Segment Start: DATA EXTRACT

==> src/rtl/fetch_fifo.sv <==
// Circular prefetch buffer with wrap-bit pointers, synchronous reset and flush.
// The head entry is presented combinationally; an empty buffer presents zeros.
module fetch_fifo #(
  parameter int  DEPTH   = 4,
  parameter type entry_t = riscv_pkg::fetch_entry_t,
  localparam int AW      = $clog2(DEPTH),
  localparam int CW      = $clog2(DEPTH + 1)
) (
  input  logic          clk,
  input  logic          reset,
  input  logic          push,
  input  logic          pop,
  input  logic          flush,
  input  entry_t        din,
  output entry_t        dout,
  output logic          empty,
  output logic          full,
  output logic [CW-1:0] count
);

  localparam logic [AW:0] PTR_ONE = (AW + 1)'(1);

  entry_t        mem_r [DEPTH];
  logic [AW:0]   wr_ptr_r;
  logic [AW:0]   rd_ptr_r;
  logic          empty_s;
  logic          full_s;
  logic          do_push_s;
  logic          do_pop_s;

  // Occupancy flags from the pointer pair: equal means empty, same index with
  // opposite wrap bit means full.
  always_comb begin
    empty_s = (wr_ptr_r == rd_ptr_r);
    full_s  = (wr_ptr_r[AW-1:0] == rd_ptr_r[AW-1:0]) && (wr_ptr_r[AW] != rd_ptr_r[AW]);
  end

  // Qualify requests: flush cancels both, a pop needs data, a push into a full
  // buffer is only legal when the head is leaving in the same cycle.
  always_comb begin
    do_push_s = 1'b0;
    do_pop_s  = 1'b0;
    if (flush) begin
      do_push_s = 1'b0;
      do_pop_s  = 1'b0;
    end else begin
      do_pop_s  = pop & ~empty_s;
      do_push_s = push & (~full_s | do_pop_s);
    end
  end

  // Pointer update; flush and reset both return the buffer to empty.
  always_ff @(posedge clk) begin
    if (reset || flush) begin
      wr_ptr_r <= '0;
      rd_ptr_r <= '0;
    end else begin
      if (do_push_s) begin
        wr_ptr_r <= wr_ptr_r + PTR_ONE;
      end
      if (do_pop_s) begin
        rd_ptr_r <= rd_ptr_r + PTR_ONE;
      end
    end
  end

  // Entry storage; contents of unoccupied slots are never presented, so no reset.
  always_ff @(posedge clk) begin
    if (do_push_s) begin
      mem_r[wr_ptr_r[AW-1:0]] <= din;
    end
  end

  // Head entry, forced to zero while empty.
  always_comb begin
    dout = '0;
    if (empty_s) begin
      dout = '0;
    end else begin
      dout = mem_r[rd_ptr_r[AW-1:0]];
    end
  end

  assign empty = empty_s;
  assign full  = full_s;
  assign count = CW'(wr_ptr_r - rd_ptr_r);

endmodule
## config.mk

```make
export PLATFORM = sky130hd
export DESIGN_NAME = pixel_coalescer
export DESIGN_NICKNAME = d
export VERILOG_FILES = /design/src/rtl/pixel_coalescer_pkg.sv /design/src/rtl/pixel_coalescer_fifo.sv /design/src/rtl/pixel_coalescer.sv
export SDC_FILE = /design/constraint.sdc
export NUM_CORES = 2
export LEC_CHECK = 0
export CORE_MARGIN = 2
export CORE_UTILIZATION = 55
export CTS_CLUSTER_DIAMETER = 100
export CTS_CLUSTER_SIZE = 10
export DETAILED_ROUTE_END_ITERATION = 16
export PLACE_DENSITY_LB_ADDON = 0.05
export SYNTH_ARGS = -nofsm -noshare
export SYNTH_HDL_FRONTEND = slang
export SYNTH_SLANG_ARGS = --single-unit
```

## constraint.sdc

```tcl
create_clock -name clk_in -period 13.3 [get_ports clk_in]
set_clock_uncertainty 0.15 [all_clocks]
set_input_delay 3.325 -clock clk_in [delete_from_list [all_inputs] [get_ports clk_in]]
set_output_delay 3.325 -clock clk_in [all_outputs]
set_load 0.02 [all_outputs]
```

Segment End: DATA EXTRACT

- [EXERCISE]
Output exactly the line containing "rd_ptr_r <= '0;" together with every line after it, ending at the final line of the entries.

- [SOLUTION]
      rd_ptr_r <= '0;
    end else begin
      if (do_push_s) begin
        wr_ptr_r <= wr_ptr_r + PTR_ONE;
      end
      if (do_pop_s) begin
        rd_ptr_r <= rd_ptr_r + PTR_ONE;
      end
    end
  end

  // Entry storage; contents of unoccupied slots are never presented, so no reset.
  always_ff @(posedge clk) begin
    if (do_push_s) begin
      mem_r[wr_ptr_r[AW-1:0]] <= din;
    end
  end

  // Head entry, forced to zero while empty.
  always_comb begin
    dout = '0;
    if (empty_s) begin
      dout = '0;
    end else begin
      dout = mem_r[rd_ptr_r[AW-1:0]];
    end
  end

  assign empty = empty_s;
  assign full  = full_s;
  assign count = CW'(wr_ptr_r - rd_ptr_r);

endmodule
## config.mk

```make
export PLATFORM = sky130hd
export DESIGN_NAME = pixel_coalescer
export DESIGN_NICKNAME = d
export VERILOG_FILES = /design/src/rtl/pixel_coalescer_pkg.sv /design/src/rtl/pixel_coalescer_fifo.sv /design/src/rtl/pixel_coalescer.sv
export SDC_FILE = /design/constraint.sdc
export NUM_CORES = 2
export LEC_CHECK = 0
export CORE_MARGIN = 2
export CORE_UTILIZATION = 55
export CTS_CLUSTER_DIAMETER = 100
export CTS_CLUSTER_SIZE = 10
export DETAILED_ROUTE_END_ITERATION = 16
export PLACE_DENSITY_LB_ADDON = 0.05
export SYNTH_ARGS = -nofsm -noshare
export SYNTH_HDL_FRONTEND = slang
export SYNTH_SLANG_ARGS = --single-unit
```

## constraint.sdc

```tcl
create_clock -name clk_in -period 13.3 [get_ports clk_in]
set_clock_uncertainty 0.15 [all_clocks]
set_input_delay 3.325 -clock clk_in [delete_from_list [all_inputs] [get_ports clk_in]]
set_output_delay 3.325 -clock clk_in [all_outputs]
set_load 0.02 [all_outputs]
```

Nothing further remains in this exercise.